Senate v. Ermita (G.R. No. 169777, April 20, 2006)

From the above discussion on the meaning and scope of executive privilege, both in the United States and in this jurisdiction, a clear principle emerges. Executive privilege, whether asserted against Congress, the courts, or the public, is recognized only in relation to certain types of information of a sensitive character. While executive privilege is a constitutional concept, a claim thereof may be valid or not depending on the ground invoked to justify it and the context in which it is made. Noticeably absent is any recognition that executive officials are exempt from the duty to disclose information by the mere fact of being executive officials. Indeed, the extraordinary character of the exemptions indicates that the presumption inclines heavily against executive secrecy and in favor of disclosure. …
Such presumptive authorization, however, is contrary to the exceptional nature of the privilege. Executive privilege, as already discussed, is recognized with respect to information the confidential nature of which is crucial to the fulfillment of the unique role and responsibilities of the executive branch, or in those instances where exemption from disclosure is necessary to the discharge of highly important executive responsibilities. The doctrine of executive privilege is thus premised on the fact that certain information must, as a matter of necessity, be kept confidential in pursuit of the public interest. The privilege being, by definition, an exemption from the obligation to disclose information, in this case to Congress, the necessity must be of such high degree as to outweigh the public interest in enforcing that obligation in a particular case.

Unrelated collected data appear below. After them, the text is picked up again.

`config.mk`:
```
export PLATFORM = sky130hd
export DESIGN_NAME = prog_count_channel
export DESIGN_NICKNAME = d
export VERILOG_FILES = /design/src/rtl/pcc_pkg.sv /design/src/rtl/pcc_load_decode.sv /design/src/rtl/pcc_count_view.sv /design/src/rtl/pcc_count_engine.sv /design/src/rtl/prog_count_channel.sv
export SDC_FILE = /design/constraint.sdc
export NUM_CORES = 1
export LEC_CHECK = 0
export ABC_AREA = 0
export ABC_CLOCK_PERIOD_IN_PS = 10300
export BUFFER_PORTS_ARGS = -buffer_cell sky130_fd_sc_hd__clkbuf_2
export CAP_MARGIN = 20
export CORE_MARGIN = 1.5
export CORE_UTILIZATION = 28
export CTS_BUF_LIST = sky130_fd_sc_hd__clkbuf_4 sky130_fd_sc_hd__clkbuf_8 sky130_fd_sc_hd__clkbuf_16
export DETAILED_ROUTE_END_ITERATION = 16
export GPL_TIMING_DRIVEN = 0
export PLACE_DENSITY = 0.4
export SYNTH_ARGS = -nofsm -noshare
export SYNTH_HDL_FRONTEND = slang
export SYNTH_SLANG_ARGS = --single-unit
```
`constraint.sdc`:
```
create_clock -name clk -period 10.3 [get_ports clk]
set_clock_uncertainty 0.15 [all_clocks]
set_input_delay 1.03 -clock clk [delete_from_list [all_inputs] [get_ports clk]]
set_output_delay 1.03 -clock clk [all_outputs]
set_load 0.05 [all_outputs]
```
`src/rtl/pcc_pkg.sv`:
```
`timescale 1ns/1ps
package pcc_pkg;
  typedef enum logic [2:0] {
    MD_TERMINAL    = 3'd0,
    MD_ONESHOT     = 3'd1,
    MD_DIVIDER     = 3'd2,
    MD_SQUARE      = 3'd3,
    MD_SOFT_STROBE = 3'd4,
    MD_GATE_STROBE = 3'd5
  } pcc_mode_e;

  function automatic int unsigned pow10(input int n);
    int unsigned r;
    r = 1;
    for (int i = 0; i < n; i++) r = r * 10;
    return r;
  endfunction
endpackage

```
`src/rtl/pcc_load_decode.sv`:
```
`timescale 1ns/1ps
module pcc_load_decode
  import pcc_pkg::*;
#(
  parameter int CNT_W = 16,
  localparam int CW = CNT_W + 1,
  localparam int DIG = CNT_W / 4
) (
  input  logic [CNT_W-1:0] raw_value,
  input  logic [2:0]       raw_mode,
  input  logic             raw_bcd,
  output logic [CW-1:0]    init_value,
  output pcc_mode_e        mode
);
  localparam logic [CW-1:0] BIN_FULL = CW'(1) << CNT_W;
  localparam logic [CW-1:0] DEC_FULL = CW'(pow10(DIG));

  logic [CW-1:0] dec_acc;

  always_comb begin
    dec_acc = '0;
    for (int i = DIG - 1; i >= 0; i--)
      dec_acc = dec_acc * CW'(10) + CW'(raw_value[i*4 +: 4]);
    if (raw_value == '0) init_value = raw_bcd ? DEC_FULL : BIN_FULL;
    else                 init_value = raw_bcd ? dec_acc : {1'b0, raw_value};
  end

  always_comb begin
    unique case (raw_mode)
      3'd6:    mode = MD_DIVIDER;
      3'd7:    mode = MD_SQUARE;
      default: mode = pcc_mode_e'(raw_mode);
    endcase
  end
endmodule

```
`src/rtl/pcc_count_view.sv`:
```
`timescale 1ns/1ps
module pcc_count_view
  import pcc_pkg::*;
#(
  parameter int CNT_W = 16,
  localparam int CW = CNT_W + 1,
  localparam int DIG = CNT_W / 4
) (
  input  logic [CW-1:0]    cnt,
  input  logic             bcd,
  output logic [CNT_W-1:0] view
);
  localparam logic [CW-1:0] DEC_MOD = CW'(pow10(DIG));

  logic [CW-1:0]    rem;
  logic [CNT_W-1:0] dec_digits;

  always_comb begin
    rem = cnt % DEC_MOD;
    dec_digits = '0;
    for (int i = 0; i < DIG; i++) begin
      dec_digits[i*4 +: 4] = 4'(rem % CW'(10));
      rem = rem / CW'(10);
    end
    view = bcd ? dec_digits : cnt[CNT_W-1:0];
  end
endmodule

```
`src/rtl/pcc_count_engine.sv`:
```
`timescale 1ns/1ps
module pcc_count_engine
  import pcc_pkg::*;
#(
  parameter int CNT_W = 16,
  parameter logic GATE_RST = 1'b1,
  localparam int CW = CNT_W + 1,
  localparam int DIG = CNT_W / 4
) (
  input  logic          clk,
  input  logic          rst_n,
  input  logic          tick_en,
  input  logic          gate_in,
  input  logic          load_valid,
  input  logic [CW-1:0] ld_init,
  input  pcc_mode_e     ld_mode,
  input  logic          ld_bcd,
  output logic [CW-1:0] cnt,
  output logic          bcd,
  output logic          out_level
);
  localparam logic [CW-1:0] BIN_WRAP = (CW'(1) << CNT_W) - CW'(1);
  localparam logic [CW-1:0] DEC_WRAP = CW'(pow10(DIG)) - CW'(1);

  pcc_mode_e     mode_q;
  logic [CW-1:0] init_q, cnt_q;
  logic          bcd_q, out_q, running, armed, phase_hi, gate_q;

  logic          gate_rise, retrig_mode, freeze_mode, restart, adv;
  pcc_mode_e     sel_mode;
  logic [CW-1:0] sel_init, start_val, dec_val, wrap_max, hi_load, lo_load;
  logic          start_out;

  always_comb begin
    gate_rise   = gate_in & ~gate_q;
    retrig_mode = mode_q inside {MD_ONESHOT, MD_DIVIDER, MD_SQUARE, MD_GATE_STROBE};
    freeze_mode = mode_q inside {MD_TERMINAL, MD_SOFT_STROBE};
    restart     = load_valid | (running & gate_rise & retrig_mode);
    adv         = running & tick_en & (gate_in | ~freeze_mode);
    sel_mode    = load_valid ? ld_mode : mode_q;
    sel_init    = load_valid ? ld_init : init_q;
    start_val   = (sel_mode == MD_SQUARE) ? sel_init + CW'(sel_init[0]) : sel_init;
    start_out   = sel_mode inside {MD_ONESHOT, MD_SQUARE};
    wrap_max    = bcd_q ? DEC_WRAP : BIN_WRAP;
    dec_val     = (cnt_q == '0) ? wrap_max : cnt_q - CW'(1);
    hi_load     = init_q + CW'(init_q[0]);
    lo_load     = init_q - CW'(init_q[0]);
  end

  always_ff @(posedge clk) begin
    if (!rst_n) begin
      mode_q   <= MD_TERMINAL;
      init_q   <= '0;
      cnt_q    <= '0;
      bcd_q    <= 1'b0;
      out_q    <= 1'b0;
      running  <= 1'b0;
      armed    <= 1'b0;
      phase_hi <= 1'b0;
      gate_q   <= GATE_RST;
    end else begin
      gate_q <= gate_in;
      if (load_valid) begin
        mode_q <= ld_mode;
        init_q <= ld_init;
        bcd_q  <= ld_bcd;
      end
      if (restart) begin
        cnt_q    <= start_val;
        out_q    <= start_out;
        armed    <= 1'b1;
        phase_hi <= 1'b1;
        running  <= 1'b1;
      end else if (adv) begin
        unique case (mode_q)
          MD_DIVIDER: begin
            if (cnt_q == CW'(1)) begin
              cnt_q <= init_q;
              out_q <= 1'b1;
            end else begin
              cnt_q <= cnt_q - CW'(1);
              out_q <= 1'b0;
            end
          end
          MD_SQUARE: begin
            if (cnt_q <= CW'(2)) begin
              if (phase_hi && lo_load != '0) begin
                cnt_q    <= lo_load;
                out_q    <= 1'b0;
                phase_hi <= 1'b0;
              end else begin
                cnt_q    <= hi_load;
                out_q    <= 1'b1;
                phase_hi <= 1'b1;
              end
            end else begin
              cnt_q <= cnt_q - CW'(2);
            end
          end
          default: begin
            cnt_q <= dec_val;
            if (dec_val == '0 && armed) begin
              armed <= 1'b0;
              out_q <= (mode_q != MD_ONESHOT);
            end else if (mode_q inside {MD_SOFT_STROBE, MD_GATE_STROBE}) begin
              out_q <= 1'b0;
            end
          end
        endcase
      end
    end
  end

  assign cnt       = cnt_q;
  assign bcd       = bcd_q;
  assign out_level = out_q;


  strobe_len_chk: assert property (@(posedge clk) disable iff (!rst_n)
    (mode_q inside {MD_SOFT_STROBE, MD_GATE_STROBE} && out_q && adv && !load_valid) |=> !out_q);


  term_hold_chk: assert property (@(posedge clk) disable iff (!rst_n)
    (mode_q == MD_TERMINAL && out_q && !load_valid) |=> out_q);


  period_bound_chk: assert property (@(posedge clk) disable iff (!rst_n)
    (running && mode_q inside {MD_DIVIDER, MD_SQUARE} && !load_valid) |=> (cnt_q <= init_q + CW'(1)));


  gate_freeze_chk: assert property (@(posedge clk) disable iff (!rst_n)
    (freeze_mode && !gate_in && !load_valid) |=> ($stable(cnt_q) && $stable(out_q)));


  idle_hold_chk: assert property (@(posedge clk) disable iff (!rst_n)
    (!running && !load_valid) |=> $stable(cnt_q));
endmodule

```
`src/rtl/prog_count_channel.sv`:
```
`timescale 1ns/1ps
module prog_count_channel
  import pcc_pkg::*;
#(
  parameter int CNT_W = 16,
  parameter logic GATE_RST = 1'b1,
  localparam int CW = CNT_W + 1
) (
  input  logic             clk,
  input  logic             rst_n,
  input  logic             tick_en,
  input  logic             gate_in,
  input  logic             load_valid,
  input  logic [CNT_W-1:0] load_value,
  input  logic [2:0]       load_mode,
  input  logic             load_bcd,
  output logic [CNT_W-1:0] count_out,
  output logic             out_level
);
  logic [CW-1:0] ld_init, cnt;
  pcc_mode_e     ld_mode;
  logic          bcd;

  pcc_load_decode #(.CNT_W(CNT_W)) u_decode (
    .raw_value (load_value),
    .raw_mode  (load_mode),
    .raw_bcd   (load_bcd),
    .init_value(ld_init),
    .mode      (ld_mode)
  );

  pcc_count_engine #(.CNT_W(CNT_W), .GATE_RST(GATE_RST)) u_engine (
    .clk       (clk),
    .rst_n     (rst_n),
    .tick_en   (tick_en),
    .gate_in   (gate_in),
    .load_valid(load_valid),
    .ld_init   (ld_init),
    .ld_mode   (ld_mode),
    .ld_bcd    (load_bcd),
    .cnt       (cnt),
    .bcd       (bcd),
    .out_level (out_level)
  );

  pcc_count_view #(.CNT_W(CNT_W)) u_view (
    .cnt (cnt),
    .bcd (bcd),
    .view(count_out)
  );


  port_hold_chk: assert property (@(posedge clk) disable iff (!rst_n)
    (!tick_en && !load_valid && !gate_in) |=> ($stable(count_out) && $stable(out_level)));
endmodule

```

Neri v. Senate Committee on Accountability of Public Officers and Investigations (G.R. No. 180643, September 4, 2008) 

On March 25, 2008, the Court granted his petition for certiorari on two grounds: first, the communications elicited by the three (3) questions were covered by executive privilege; and second, respondent Committees committed grave abuse of discretion in issuing the contempt order. Anent the first ground, we considered the subject communications as falling under the presidential communications privilege because (a) they related to a quintessential and non-delegable power of the President, (b) they were received by a close advisor of the President, and (c) respondent Committees failed to adequately show a compelling need that would justify the limitation of the privilege and the unavailability of the information elsewhere by an appropriate investigating authority. x x x
The Court, in the earlier case of Almonte v. Vasquez, affirmed that the presidential communications privilege is fundamental to the operation of government and inextricably rooted in the separation of powers under the Constitution. Even Senate v. Ermita, the case relied upon by respondent Committees, reiterated this concept. There, the Court enumerated the cases in which the claim of executive privilege was recognized, among them Almonte v. Chavez, Chavez v. Presidential Commission on Good Government (PCGG), and Chavez v. PEA. The Court articulated in these cases that "there are certain types of information which the government may withhold from the public, " that there is a "governmental privilege against public disclosure with respect to state secrets regarding military, diplomatic and other national security matters"; and that "the right to information does not extend to matters recognized as ‘privileged information’ under the separation of powers, by which the Court meant Presidential conversations, correspondences, and discussions in closed-door Cabinet meetings."